For the quantification of the amount of TcdA associated with 630Δerm and R20291 spores, samples of spore suspensions, corresponding to 10⁸ spores were fractionated into a coat/exosporium and core/cortex fractions as described in the preceding section. Samples were boiled for 5 min in 50 μL of decoating buffer (10% glycerol, 4% SDS, 10% β-mercaptoethanol, 1 mM DTT, 250 mM Tris pH 6,8) and loaded in the same gel together with purified TcdA (0.5 μg; 0.25 μg; 0.1 μg and 005 μg). TcdA was purified by Ni²⁺-affinity chromatography from cultures of B. megaterium carrying pHis-TcdA (⁸; the B. megaterium strain was a gift from Lacy Borden). TcdA was kept in 1X Phosphate buffer, pH 7.4. The gels were analyzed by immunobloting with an anti-TcdA antibody (Santa Cruz Biotechnology, as above). Pixels were quantified using Fiji-Image J and a linear regression was performed to calculate the amount of toxin in both the coat/exosporium and the core/cortex fractions. The experiment was performed in triplicate.

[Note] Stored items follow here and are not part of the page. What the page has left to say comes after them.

## src/hdl/cond_branch_pkg.sv

```systemverilog
// Constants and types shared by the conditional branch unit and its decode helper.
// Assumes a 64-bit datapath and 32-bit instruction words.
package cond_branch_pkg;

   localparam int XLEN         = 64;
   localparam int OP_MSB       = 31;
   localparam int OP_LSB       = 26;
   localparam int SRCA_MSB     = 25;
   localparam int SRCA_LSB     = 21;
   localparam int SUB_MSB      = 20;
   localparam int SUB_LSB      = 16;
   localparam int DISP_MSB     = 15;
   localparam int DISP_WIDTH   = 16;
   localparam int DISP_SHIFT   = 2;
   localparam int LINK_REG_NUM = 31;

   localparam logic [5:0] OPC_REG_IMM_GROUP   = 6'h01;
   localparam logic [5:0] OPC_EQUAL           = 6'h04;
   localparam logic [5:0] OPC_UNEQUAL         = 6'h05;
   localparam logic [5:0] OPC_NONPOS          = 6'h06;
   localparam logic [5:0] OPC_POSITIVE        = 6'h07;
   localparam logic [5:0] OPC_EQUAL_LIKELY    = 6'h14;
   localparam logic [5:0] OPC_UNEQUAL_LIKELY  = 6'h15;
   localparam logic [5:0] OPC_NONPOS_LIKELY   = 6'h16;
   localparam logic [5:0] OPC_POSITIVE_LIKELY = 6'h17;

   localparam logic [4:0] SUB_NEGATIVE        = 5'h00;
   localparam logic [4:0] SUB_NONNEG          = 5'h01;
   localparam logic [4:0] SUB_NEGATIVE_LIKELY = 5'h02;
   localparam logic [4:0] SUB_NONNEG_LIKELY   = 5'h03;
   localparam logic [4:0] SUB_NEGATIVE_LINK   = 5'h10;
   localparam logic [4:0] SUB_NONNEG_LINK     = 5'h11;
   localparam logic [4:0] SUB_NEG_LINK_LIKELY = 5'h12;
   localparam logic [4:0] SUB_NONNEG_LINK_LKY = 5'h13;

   localparam logic [XLEN-1:0] DELAY_SLOT_STEP = 64'h0000_0000_0000_0004;
   localparam logic [XLEN-1:0] LINK_STEP       = 64'h0000_0000_0000_0008;
   localparam logic [XLEN-1:0] ADDR_RESET      = 64'h0000_0000_0000_0000;

   typedef enum logic [2:0] {
      COND_EQUAL    = 3'b000,
      COND_UNEQUAL  = 3'b001,
      COND_NONNEG   = 3'b010,
      COND_NEGATIVE = 3'b011,
      COND_POSITIVE = 3'b100,
      COND_NONPOS   = 3'b101
   } cond_t;

   typedef enum logic [1:0] {
      ST_IDLE  = 2'b00,
      ST_SLOT  = 2'b01
   } state_t;

endpackage

```

## src/hdl/branch_decode_if.sv

```systemverilog
// Carries the decoded branch class from the decode helper to the branch unit.
// Assumes both ends share the pipeline clock.
`timescale 1ns/1ns
interface branch_decode_if;
   import cond_branch_pkg::*;
   logic  isBranch;
   cond_t cond;
   logic  likely;
   logic  link;
   modport decoder (output isBranch, output cond, output likely, output link);
   modport user    (input isBranch, input cond, input likely, input link);
endinterface

```

## src/hdl/branch_decoder.sv

```systemverilog
// Combinational decode of the conditional branch opcodes.
// Assumes the instruction word is stable while it is presented.
`timescale 1ns/1ns
module branch_decoder
   import cond_branch_pkg::*;
(
   input wire logic [31:0]     instr,
   branch_decode_if.decoder    dec
);

   always_comb begin
      dec.isBranch = 1'b1;
      dec.cond     = COND_EQUAL;
      dec.likely   = 1'b0;
      dec.link     = 1'b0;
      case (instr[OP_MSB:OP_LSB])
         OPC_EQUAL:           dec.cond = COND_EQUAL;
         OPC_EQUAL_LIKELY: begin
            dec.cond   = COND_EQUAL;
            dec.likely = 1'b1;
         end
         OPC_UNEQUAL:         dec.cond = COND_UNEQUAL;
         OPC_UNEQUAL_LIKELY: begin
            dec.cond   = COND_UNEQUAL;
            dec.likely = 1'b1;
         end
         OPC_NONPOS:          dec.cond = COND_NONPOS;
         OPC_NONPOS_LIKELY: begin
            dec.cond   = COND_NONPOS;
            dec.likely = 1'b1;
         end
         OPC_POSITIVE:        dec.cond = COND_POSITIVE;
         OPC_POSITIVE_LIKELY: begin
            dec.cond   = COND_POSITIVE;
            dec.likely = 1'b1;
         end
         OPC_REG_IMM_GROUP: begin
            case (instr[SUB_MSB:SUB_LSB])
               SUB_NEGATIVE:        dec.cond = COND_NEGATIVE;
               SUB_NONNEG:          dec.cond = COND_NONNEG;
               SUB_NEGATIVE_LIKELY: begin
                  dec.cond   = COND_NEGATIVE;
                  dec.likely = 1'b1;
               end
               SUB_NONNEG_LIKELY: begin
                  dec.cond   = COND_NONNEG;
                  dec.likely = 1'b1;
               end
               SUB_NEGATIVE_LINK: begin
                  dec.cond = COND_NEGATIVE;
                  dec.link = 1'b1;
               end
               SUB_NONNEG_LINK: begin
                  dec.cond = COND_NONNEG;
                  dec.link = 1'b1;
               end
               SUB_NEG_LINK_LIKELY: begin
                  dec.cond   = COND_NEGATIVE;
                  dec.likely = 1'b1;
                  dec.link   = 1'b1;
               end
               SUB_NONNEG_LINK_LKY: begin
                  dec.cond   = COND_NONNEG;
                  dec.likely = 1'b1;
                  dec.link   = 1'b1;
               end
               default:             dec.isBranch = 1'b0;
            endcase
         end
         default:             dec.isBranch = 1'b0;
      endcase
   end

endmodule // branch_decoder

```

## src/hdl/conditional_branch_unit.sv

```systemverilog
// Conditional branch resolve unit: decodes, evaluates, computes target and link.
// Assumes one instruction is issued per enabled cycle with its address and operands.
//
// Functional notes
// - Target is sign-extended displacement shifted left two, plus delay-slot address.
// - Taken branch redirects only after the single delay-slot instruction has issued.
// - Nonneg forms take the branch when source_reg_a sign bit is zero.
// - Positive forms need sign bit zero and a nonzero register.
// - Nonpositive forms take when sign bit set or register is zero.
// - Negative forms take the branch when source_reg_a sign bit is one.
// - Unequal forms take when source_reg_a differs from source_reg_b.
// - Equal forms take when source_reg_a equals source_reg_b.
// - Link forms write address plus eight to link_reg, taken or not.
// - Link forms testing register 31 are not trapped; software must avoid them.
// - Likely forms nullify the delay-slot instruction when not taken.
// - branch_nonneg_link is the register_immediate_group opcode with sub-field 10001.
`timescale 1ns/1ns
module conditional_branch_unit
   import cond_branch_pkg::*;
(
   input  wire logic            clk,
   input  wire logic            sys_rst,
   input  wire logic            clkEn,
   input  wire logic            issueValid,
   input  wire logic [31:0]     instr,
   input  wire logic [XLEN-1:0] instrAddr,
   input  wire logic [XLEN-1:0] sourceRegA,
   input  wire logic [XLEN-1:0] sourceRegB,
   output logic                 branchSeen,
   output logic                 redirect,
   output logic [XLEN-1:0]      redirectAddr,
   output logic                 nullifySlot,
   output logic                 linkWrite,
   output logic [4:0]           linkRegNum,
   output logic [XLEN-1:0]      linkData,
   output logic                 srcIsLinkReg
);

   ////////////////////////////////////////////////////////////////////////////
   // Decode and condition.

   branch_decode_if dec ();

   branch_decoder decoderInst (
      .instr (instr),
      .dec   (dec)
   );

   function automatic logic evalCond(input cond_t c, input logic [XLEN-1:0] a, input logic [XLEN-1:0] b);
      logic r;
      r = 1'b0;
      case (c)
         COND_EQUAL:    r = (a == b);
         COND_UNEQUAL:  r = (a != b);
         COND_NONNEG:   r = ~a[XLEN-1];
         COND_NEGATIVE: r = a[XLEN-1];
         COND_POSITIVE: r = ~a[XLEN-1] && (a != '0);
         COND_NONPOS:   r = a[XLEN-1] || (a == '0);
         default:       r = 1'b0;
      endcase
      return r;
   endfunction

   logic            isBranchNow;
   logic            takenNow;
   logic [XLEN-1:0] targetNow;

   always_comb begin
      isBranchNow = issueValid && dec.isBranch;
      takenNow    = evalCond(dec.cond, sourceRegA, sourceRegB);
      targetNow   = (instrAddr + DELAY_SLOT_STEP)
                  + {{(XLEN-DISP_WIDTH-DISP_SHIFT){instr[DISP_MSB]}},
                     instr[DISP_MSB:0], {DISP_SHIFT{1'b0}}};
   end

   ////////////////////////////////////////////////////////////////////////////
   // Branch sequencing: the resolved branch waits for the delay slot to issue.
   // No exception output exists here; faults belong to the slot or target fetch.

   state_t          state_q,   state_d;
   logic            taken_q,   taken_d;
   logic [XLEN-1:0] target_q,  target_d;
   logic            seen_q,    seen_d;
   logic            redir_q,   redir_d;
   logic [XLEN-1:0] raddr_q,   raddr_d;
   logic            null_q,    null_d;
   logic            lwr_q,     lwr_d;
   logic [XLEN-1:0] ldata_q,   ldata_d;
   logic            srcLnk_q,  srcLnk_d;

   always_comb begin
      state_d  = state_q;
      taken_d  = taken_q;
      target_d = target_q;
      seen_d   = 1'b0;
      redir_d  = 1'b0;
      raddr_d  = raddr_q;
      null_d   = 1'b0;
      lwr_d    = 1'b0;
      ldata_d  = ldata_q;
      srcLnk_d = 1'b0;
      case (state_q)
         ST_IDLE: begin
            if (isBranchNow) begin
               seen_d   = 1'b1;
               taken_d  = takenNow;
               target_d = targetNow;
               state_d  = ST_SLOT;
               if (dec.likely && !takenNow) begin
                  null_d = 1'b1;
               end
               if (dec.link) begin
                  lwr_d    = 1'b1;
                  ldata_d  = instrAddr + LINK_STEP;
                  // Flagged for visibility only; restart safety is software's job.
                  srcLnk_d = (instr[SRCA_MSB:SRCA_LSB] == 5'(LINK_REG_NUM));
               end
            end
         end
         ST_SLOT: begin
            // Wait for the delay slot to issue before steering fetch.
            if (issueValid) begin
               state_d = ST_IDLE;
               if (taken_q) begin
                  redir_d = 1'b1;
                  raddr_d = target_q;
               end
               // Not taken and not likely: slot runs, fetch continues in order.
            end
         end
         default: state_d = ST_IDLE;
      endcase
   end

   always_ff @(posedge clk) begin
      if (sys_rst) begin
         state_q  <= ST_IDLE;
         taken_q  <= 1'b0;
         target_q <= ADDR_RESET;
         seen_q   <= 1'b0;
         redir_q  <= 1'b0;
         raddr_q  <= ADDR_RESET;
         null_q   <= 1'b0;
         lwr_q    <= 1'b0;
         ldata_q  <= ADDR_RESET;
         srcLnk_q <= 1'b0;
      end else if (clkEn) begin
         state_q  <= state_d;
         taken_q  <= taken_d;
         target_q <= target_d;
         seen_q   <= seen_d;
         redir_q  <= redir_d;
         raddr_q  <= raddr_d;
         null_q   <= null_d;
         lwr_q    <= lwr_d;
         ldata_q  <= ldata_d;
         srcLnk_q <= srcLnk_d;
      end
   end

   ////////////////////////////////////////////////////////////////////////////
   // Outputs straight from flops, except linkRegNum, which is the constant LINK_REG_NUM.

   always_comb begin
      branchSeen   = seen_q;
      redirect     = redir_q;
      redirectAddr = raddr_q;
      nullifySlot  = null_q;
      linkWrite    = lwr_q;
      linkRegNum   = 5'(LINK_REG_NUM);
      linkData     = ldata_q;
      srcIsLinkReg = srcLnk_q;
   end

endmodule // conditional_branch_unit
```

Cell culture and cytopathic assays

Vero and HT29 cells were cultured in Dulbecco’s modified Eagle’s medium (Gibco) with GlutaMAX^TM supplemented with, 4.5 g/L Glucose, 5 or 10% (v/v) of bovine fetal serum for Vero or HT29 cells, respectively, and 1% (v/v) Pen-Strep (Sigma), at 37 ^oC in a 5% CO₂ atmosphere. Cells were grown until confluence in 96-wells plates and incubated with twofold serially diluted spores in Dulbecco’s modified Eagle’s medium, starting by 5×10⁶ purified spores²⁴. After 24 h of incubation at 37 ^oC in a 5% CO₂ atmosphere, the cytopathic effect was monitored by phase contrast microscopy using a Nikon HCS microscope equipped with a 10× objective and an AndorZyla 4.2 sCMOS 4.2Mpx camera. The percentage of cell rounding was quantified on the phase contrast images.

Actin immunostaining

For actin staining, Vero and HT29 cells with or without added spores were fixed in PBS containing 4% (w/v) paraformaldehyde for 15 min. Texas Red-conjugated Phalloidin (Thermo Fisher Scientific) was then added to a dilution of 1:100 in PBS-0.1% saponin containing 10% (v/v) horse serum. After staining, the cells were consecutively washed with PBS-0.1% saponin, PBS and ddH₂O. The coverslips were assembled using Aqua-poly/Mount (Polysciences) on microscopy glass slides and the cells were examined by fluorescence microscopy on a Leica DM6000B microscope equipped with a phase contrast Uplan F1 63× objective and captured with a CCD Andor Ixon camera (Andor Technologies).

Statistical analysis

Distributions obtained from quantifications of the SNAP^Cd labeling were statistically analyzed using the non-parametric Kolmogorov-Smirnov test. For the quantification of the fluorescence signal in different types of cells, three independent experiments were conducted. Only the results statistically significant (***, p > 0.001; ****, p < 0.0001) in all three experiments were considered statistically relevant.

Reporting summary

Further information on research design is available in the Nature Portfolio Reporting Summary linked to this article.

Author contributions

A.O.H., M.S., C.P.C., J.M., C.J.-J., and B.D. conceived the project; C.P.C., together with S.R., K.A., T.C., I.K., C.D.-L., carried out the experiments; C.P.C., M.S. and A.O.H., carried out the data analysis; C.P.C., M.S., B.D., J.M. and A.O.H. co-wrote and revised the manuscript.

Peer review

Peer review information

Communications Biology thanks I-Hsiu Huang and the other, anonymous, reviewer(s) for their contribution to the peer review of this work. Primary Handling Editor: Tobias Goris.

Data availability

Uncropped and unedited blot/gels are shown as follows: for Fig. 4d, e, see Supplementary Fig. S10; for Fig. 5b, c, see Supplementary Figs. S11 and S12; for Supplementary Fig. S2, see Supplementary Fig. S10; for Supplementary Fig. S5a, b, see Supplementary Fig. S13; for Supplementary Fig. S6a, b, see Supplementary Fig. S14; for Supplementary Fig. S7, see Supplementary Fig. S15. The Excel file provided (Supplementary data) contains the data used to make the plots shown in Figs. 2b, 3c, 4c and 6b.

Competing interests

The authors declare no competing interests.

Supplementary information

The online version contains supplementary material available at 10.1038/s42003-024-06521-x.